● DATA SECTION:
BEGIN
==> config.mk <==
export PLATFORM = sky130hd
export DESIGN_NAME = sodor5_chk_fifo
export DESIGN_NICKNAME = d
export VERILOG_FILES = /design/src/rtl/sodor5_chk_pkg.sv /design/src/rtl/sodor5_chk_fifo.sv
export SDC_FILE = /design/constraint.sdc
export NUM_CORES = 1
export LEC_CHECK = 0
export CORE_UTILIZATION = 45
export CTS_BUF_LIST = sky130_fd_sc_hd__clkbuf_8 sky130_fd_sc_hd__clkbuf_16
export CTS_CLUSTER_SIZE = 40
export DETAILED_ROUTE_END_ITERATION = 8
export PLACE_DENSITY = 0.66
export SLEW_MARGIN = 15
export SYNTH_ARGS = -nofsm -noshare
export SYNTH_HDL_FRONTEND = slang
export SYNTH_SLANG_ARGS = --single-unit
==> constraint.sdc <==
create_clock -name clk -period 7.65 [get_ports clk]
set_input_delay 1.53 -clock clk [delete_from_list [all_inputs] [get_ports clk]]
set_output_delay 1.53 -clock clk [all_outputs]
set_load 0.01 [all_outputs]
END
From the line that contains "export SYNTH_ARGS = -nofsm -noshare" to the last line of the data, write out each line exactly and add nothing.

export SYNTH_ARGS = -nofsm -noshare
export SYNTH_HDL_FRONTEND = slang
export SYNTH_SLANG_ARGS = --single-unit
==> constraint.sdc <==
create_clock -name clk -period 7.65 [get_ports clk]
set_input_delay 1.53 -clock clk [delete_from_list [all_inputs] [get_ports clk]]
set_output_delay 1.53 -clock clk [all_outputs]
set_load 0.01 [all_outputs]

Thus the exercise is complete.